Instructions to follow:
Look for the line containing "met4 | 0 | 0.0415 | 0" in the records below. Then output it and all the lines that follow, exactly and without any others.

Dataset records:
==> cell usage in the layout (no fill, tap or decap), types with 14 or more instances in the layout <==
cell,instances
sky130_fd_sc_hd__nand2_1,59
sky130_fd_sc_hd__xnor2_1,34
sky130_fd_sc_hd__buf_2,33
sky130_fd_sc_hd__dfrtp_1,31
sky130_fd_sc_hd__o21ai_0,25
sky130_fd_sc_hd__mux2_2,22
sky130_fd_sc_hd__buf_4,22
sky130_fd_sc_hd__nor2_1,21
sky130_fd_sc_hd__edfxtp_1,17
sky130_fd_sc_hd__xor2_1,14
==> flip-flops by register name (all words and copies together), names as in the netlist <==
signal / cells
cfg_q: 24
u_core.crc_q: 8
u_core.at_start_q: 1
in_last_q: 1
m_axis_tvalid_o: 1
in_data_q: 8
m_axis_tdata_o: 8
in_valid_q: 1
### src/design/delta_peak_valley_detector_unit_assert.svh
// Assertion macros shared by the detector modules.
// Both expect clk_i in the scope where they are used; DPVD_ASSERT also expects rst_ni.
`ifndef DELTA_PEAK_VALLEY_DETECTOR_UNIT_ASSERT_SVH
`define DELTA_PEAK_VALLEY_DETECTOR_UNIT_ASSERT_SVH
`ifndef SYNTH
`define DPVD_ASSERT(lbl, prop, msg) \
  lbl: assert property (@(posedge clk_i) disable iff (!rst_ni) (prop)) else $error(msg);
`define DPVD_ASSERT_ALWAYS(lbl, prop, msg) \
  lbl: assert property (@(posedge clk_i) (prop)) else $error(msg);
`else
`define DPVD_ASSERT(lbl, prop, msg)
`define DPVD_ASSERT_ALWAYS(lbl, prop, msg)
`endif
`endif

### src/design/dpvd_pkg.sv
package dpvd_pkg;

  localparam int unsigned SAMPLE_W   = 16;
  localparam int unsigned DELTA_W    = 16;
  localparam int unsigned POS_W      = 10;
  localparam int unsigned TOTAL_W    = 5;
  localparam int unsigned CFG_IDX_W  = 2;
  localparam int unsigned CFG_DATA_W = 16;
  // Wide enough for a sample plus or minus the full threshold.
  localparam int unsigned CMP_W      = SAMPLE_W + 2;

  typedef enum logic [1:0] {
    KIND_PEAK   = 2'd0,
    KIND_VALLEY = 2'd1,
    KIND_END    = 2'd2
  } kind_e;

  typedef enum logic [1:0] {
    STAT_DONE        = 2'd0,
    STAT_PEAK_FULL   = 2'd1,
    STAT_VALLEY_FULL = 2'd2
  } status_e;

  typedef enum logic [CFG_IDX_W-1:0] {
    CFG_DELTA      = 2'd0,
    CFG_SEEK_PEAK  = 2'd1,
    CFG_PEAK_CAP   = 2'd2,
    CFG_VALLEY_CAP = 2'd3
  } cfg_idx_e;

  typedef enum logic [2:0] {
    ST_LOAD,
    ST_PRIME,
    ST_START,
    ST_FETCH,
    ST_EVAL,
    ST_FINISH
  } state_e;

  typedef struct packed {
    logic signed [SAMPLE_W-1:0] sample_value;
    logic                       last_sample;
  } dpvd_sample_t;

  typedef struct packed {
    logic [1:0]         record_kind;
    logic [POS_W-1:0]   position;
    logic [1:0]         scan_status;
    logic [TOTAL_W-1:0] peak_total;
    logic [TOTAL_W-1:0] valley_total;
    logic               last_record;
  } dpvd_record_t;

  // Controller to datapath.
  typedef struct packed {
    logic load_wr;
    logic prime_rd;
    logic start_scan;
    logic fetch_rd;
    logic step;
    logic stop;
    logic emit_end;
  } dpvd_cmd_t;

  // Datapath to controller.
  typedef struct packed {
    logic more;
    logic find;
    logic cap_full;
    logic slot_free;
  } dpvd_stat_t;

endpackage

### src/design/dpvd_ctrl.sv
`include "delta_peak_valley_detector_unit_assert.svh"

module dpvd_ctrl (
  input  logic                 clk_i,
  input  logic                 rst_ni,
  input  logic                 in_valid_i,
  input  logic                 in_last_i,
  output logic                 in_ready_o,
  input  dpvd_pkg::dpvd_stat_t stat_i,
  output dpvd_pkg::dpvd_cmd_t  cmd_o
);
  import dpvd_pkg::*;

  state_e state_q, state_d;

  always_ff @(posedge clk_i or negedge rst_ni) begin
    if (!rst_ni) begin
      state_q <= ST_LOAD;
    end else begin
      state_q <= state_d;
    end
  end

  always_comb begin
    state_d = state_q;
    case (state_q)
      ST_LOAD: begin
        if (in_valid_i && in_last_i) state_d = ST_PRIME;
      end
      ST_PRIME: state_d = ST_START;
      ST_START: state_d = ST_FETCH;
      ST_FETCH: begin
        state_d = stat_i.more ? ST_EVAL : ST_FINISH;
      end
      ST_EVAL: begin
        if (stat_i.find && stat_i.cap_full) begin
          state_d = ST_FINISH;
        end else if (!stat_i.find || stat_i.slot_free) begin
          state_d = ST_FETCH;
        end
      end
      ST_FINISH: begin
        if (stat_i.slot_free) state_d = ST_LOAD;
      end
      default: state_d = ST_LOAD;
    endcase
  end

  always_comb begin
    cmd_o      = '0;
    in_ready_o = 1'b0;
    case (state_q)
      ST_LOAD: begin
        in_ready_o    = 1'b1;
        cmd_o.load_wr = in_valid_i;
      end
      ST_PRIME: cmd_o.prime_rd = 1'b1;
      ST_START: cmd_o.start_scan = 1'b1;
      ST_FETCH: cmd_o.fetch_rd = stat_i.more;
      ST_EVAL: begin
        // A find waits here until the record slot can take it.
        if (stat_i.find && stat_i.cap_full) begin
          cmd_o.stop = 1'b1;
        end else if (!stat_i.find || stat_i.slot_free) begin
          cmd_o.step = 1'b1;
        end
      end
      ST_FINISH: cmd_o.emit_end = stat_i.slot_free;
      default: ;
    endcase
  end

  `DPVD_ASSERT(a_find_into_free_slot, cmd_o.step && stat_i.find |-> stat_i.slot_free, "find record emitted into a busy slot")
  `DPVD_ASSERT(a_end_returns_to_load, cmd_o.emit_end |=> in_ready_o, "block did not return to loading after the end record")
  `DPVD_ASSERT(a_no_read_while_loading, cmd_o.load_wr |-> !(cmd_o.prime_rd || cmd_o.fetch_rd), "store read and write in the same cycle")

endmodule

### config.mk
export PLATFORM = sky130hd
export DESIGN_NAME = dpvd_ctrl
export DESIGN_NICKNAME = d
export VERILOG_FILES = /design/src/design/dpvd_pkg.sv /design/src/design/dpvd_ctrl.sv
export VERILOG_INCLUDE_DIRS = /design/src /design/src/design
export SDC_FILE = /design/constraint.sdc
export NUM_CORES = 1
export LEC_CHECK = 0
export ABC_CLOCK_PERIOD_IN_PS = 1650
export BUFFER_PORTS_ARGS = -buffer_cell sky130_fd_sc_hd__buf_2
export CORE_AREA = 5 5 42 44
export CTS_BUF_LIST = sky130_fd_sc_hd__clkbuf_8
export DETAILED_ROUTE_END_ITERATION = 8
export DIE_AREA = 0 0 47 49
export GPL_TIMING_DRIVEN = 0
export SKIP_CTS_REPAIR_TIMING = 1
export SYNTH_ARGS = -nofsm -noshare
export SYNTH_HDL_FRONTEND = slang
export SYNTH_SLANG_ARGS = --single-unit
### constraint.sdc
create_clock -name clk_i -period 1.65 [get_ports clk_i]
set_input_delay 0.165 -clock clk_i [delete_from_list [all_inputs] [get_ports clk_i]]
set_output_delay 0.165 -clock clk_i [all_outputs]
set_load 0.05 [all_outputs]
==> results.md <==
* Largest register FFs at 3
* Final ANT Viol Nets at 0
* Post-route core utilization at 0.298
* Global-route usage over all layers at 0.0685
* CTS Sinks at 3
* Worst Hold Launch: stat_i[0]
* Setup violators final at 0
* Most area-consuming cells after synthesis: dfrtp_1 (30%), nand2_1 (8.9%), nand2b_1 (7.4%), nor3_1 (5.9%), a211oi_1 (5.9%)
* Crit Reg-Reg Endpoint: state_q[0]
* Final GP Congestion at 0.718
* Layout Skew at 1.83 ps
* Post-Syn Nets at 42
* Worst-path cell chain: inv_1, nand2_1, a211oi_2, buf_2
* Logic pwr share at 0.601
* R2R Setup Slk at 590 ps
* Vias per inst at 4.44
* Vias at 311
* Avg Synthesized Cell Area at 7.43 sq um
* Post-detailed-route wirelength per cell at 10.4 um
* Ys flop type: dfrtp_1
* FF-to-FF path depth at 4
* Critical Path End Type: output port
* # DRC at 0
* Slowest cell on the critical path: dfrtp_1
* R2r startpoint: state_q[2]
* Fin crit period at 1570 ps
* Largest net degree at the start of global routing at 11
* First-pass GRT wire length at 1150 um
* Nets@finish at 63
* Total CTS buffers at 3
* Number of global-route vias before repair at 296
* Hold Path Cell Cnt at 2
* Unrepaired setup endpoints after global routing: false
* P&R area growth vs syn at 65.3%
* Initial Util at 0.180
* Yosys top cell by area: dfrtp_1
* Switch Pwr at 0.000456 W
* Reg with most FFs: state_q
* Worst setup SP type: register
* Worst path arrival time at 1400 ps
* Buf/Inv on CP at 2
* Fmax at 0.639 GHz
* Die W at 47 um
* Final period utilization at 0.949
* Fillers at 171
* Mapped Cells at 34
* Drt pass-1 iters at 1
* PD cells at 2110 nW/um^2
* Die Area at 2300 sq um
* Share of post-route cells with drive strength above 1 at 0.500
* Total number of yosys warnings at 0
* WL final at 731 um
* Top cells by count, synth: nand2_1 (6), dfrtp_1 (3), nand2b_1 (3), nor3_1 (3)
* EDFF count, synth at 0
* Mapped Area at 253 sq um
* CTS H-tree lvls at 1
* Type of the most critical hold path: in -> reg
* Root Buffer: clkbuf_8
* Status: finished clean
* Count leader, synth: nand2_1
* Die H at 49 um
* Max-slew violations at 0
* Inst Count DP at 65
* Yosys reg bits at 3
* Count of cell types in the netlist at 20
* Setup TNS at 0 ps
* Clk pwr share at 0.230
* Hold endpoint: state_q[0]
* Clk buf depth at 2
* Hpwl dp at 594 um
* Port Buffer Count at 15
* Worst vdd ir at 565 uV
* Internal Pwr Total at 0.000428 W
* Max_slew headroom at 0.822
* Clk Latency, worst-skew pair at 210 ps
* Sequential fraction of the synthesis area at 0.297
* Ys async rst share at 1.00
* Max incr delay on CP at 440 ps
* Worst Path Max Fanout at 7
* Layout Cells excl Fill at 70
* Post-route cell area at 418 sq um
* Largest regs: state_q (3)
* FP Rows at 14
* Hold Fails Final Rpt at 0
* Initial DRC Count at 0
* Diode count at 0
* Sequential share of power at 0.169
* GRT overflow at 0
* Initial antenna violation count at 0
* Io pins at 16
* Sw Ratio at 0.516
* Clock-pin slew on the worst setup and hold paths at 30 ps
* P_leak at 0.217 nW
* CP delay by family, top: buffers and inverters
* Max-cap violations at 0
* DP Area at 363 sq um
* Worst Path Required at 1480 ps
* Share of the synthesized area in the top cell type at 0.297
* Path type of the worst setup path: reg -> out
* CTS tree: yes
* Core ar. at 1400 sq um
* Tightest Pin Transition at 267 ps
* Total power at 0.000883 W
## area by class of cell
cell class                      count  area [sq um]  share of cell area
Clock buffer                        3          41.3              0.0988
Tap cell                           16          20.0              0.0479
Sequential cell                     3          75.1               0.180
Timing Repair Buffer               16          85.1               0.204
Buffer                              1          5.00              0.0120
Clock inverter                      1          3.75             0.00898
Inverter                            1          3.75             0.00898
Multi-Input combinational cell     29           184               0.440
## power by group through the flow
stage	logic (W)	clock network, W	registers [W]
2_1_floorplan	0.000431	0	0.000139
4_1_cts	0.000539	0.000211	0.000149
6_report	0.000531	0.000203	0.000149
5_1_grt	0.000571	0.000222	0.000157
3_3_place_gp	0.000529	0	0.000147
3_5_place_dp	0.000538	0	0.000149
## metrics by stage
| stage | setup WS, ps | hold WS [ps] |
|---|---|---|
| floorplan | -247 | -131 |
| global placement | 321 | -37.1 |
| detailed placement | 303 | -35.2 |
| CTS | 70.2 | -262 |
| global route | 0.0336 | 198 |
| finish | 83.9 | 192 |
## routing by layer
layer | vias to the layer above | global-route usage | part of all wire
met5 | - | 0 | 0
met3 | 0 | 0.0221 | 0.090
li1 | 160 | - | -
met2 | 10 | 0.102 | 0.48
met1 | 141 | 0.0819 | 0.43
met4 | 0 | 0.0415 | 0
## cell families (layout without fill, tap and decap cells)
family,Yosys count,after routing,share of synthesized area
flops,3,3,0.297
buf+inv,2,22,0.0346
compound gates,8,8,0.208
simple gates,21,21,0.460
## cells in the final DEF, fill, tap and decap left out, drive strengths merged
cell,count
o2111ai,1
and2b,2
nand3,2
clkbuf,3
nor2,1
dlygate4sd3,1
dfrtp,3
nor3,3
inv,2
a211oi,2
and3,2
buf,16
a21oi,2
nand2,6
nand2b,3
o21ai,3
and2,2
## worst register-to-register path, delay by kind of cell, from the launching register on
family / cells / cell delay [ps]
compound gates: 3 / 380
flops: 1 / 460
simple gates: 1 / 110
## worst max-delay path by stage
| stage | slack (ps) | startpoint | to | cells after the start |
|---|---|---|---|---|
| after global placement | 320 | state_q[2] | cmd_o[3] | 3 |
| final | 80 | state_q[1] | cmd_o[2] | 4 |
| after CTS | 70 | state_q[1] | cmd_o[2] | 4 |
| after detailed placement | 300 | state_q[1] | cmd_o[2] | 4 |
| after floorplan | -250 | state_q[0] | cmd_o[6] | 3 |
| after global routing | 0.03 | state_q[1] | cmd_o[2] | 4 |
(Power assumes the default switching activity.)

Result of this exercise:
met4 | 0 | 0.0415 | 0
## cell families (layout without fill, tap and decap cells)
family,Yosys count,after routing,share of synthesized area
flops,3,3,0.297
buf+inv,2,22,0.0346
compound gates,8,8,0.208
simple gates,21,21,0.460
## cells in the final DEF, fill, tap and decap left out, drive strengths merged
cell,count
o2111ai,1
and2b,2
nand3,2
clkbuf,3
nor2,1
dlygate4sd3,1
dfrtp,3
nor3,3
inv,2
a211oi,2
and3,2
buf,16
a21oi,2
nand2,6
nand2b,3
o21ai,3
and2,2
## worst register-to-register path, delay by kind of cell, from the launching register on
family / cells / cell delay [ps]
compound gates: 3 / 380
flops: 1 / 460
simple gates: 1 / 110
## worst max-delay path by stage
| stage | slack (ps) | startpoint | to | cells after the start |
|---|---|---|---|---|
| after global placement | 320 | state_q[2] | cmd_o[3] | 3 |
| final | 80 | state_q[1] | cmd_o[2] | 4 |
| after CTS | 70 | state_q[1] | cmd_o[2] | 4 |
| after detailed placement | 300 | state_q[1] | cmd_o[2] | 4 |
| after floorplan | -250 | state_q[0] | cmd_o[6] | 3 |
| after global routing | 0.03 | state_q[1] | cmd_o[2] | 4 |
(Power assumes the default switching activity.)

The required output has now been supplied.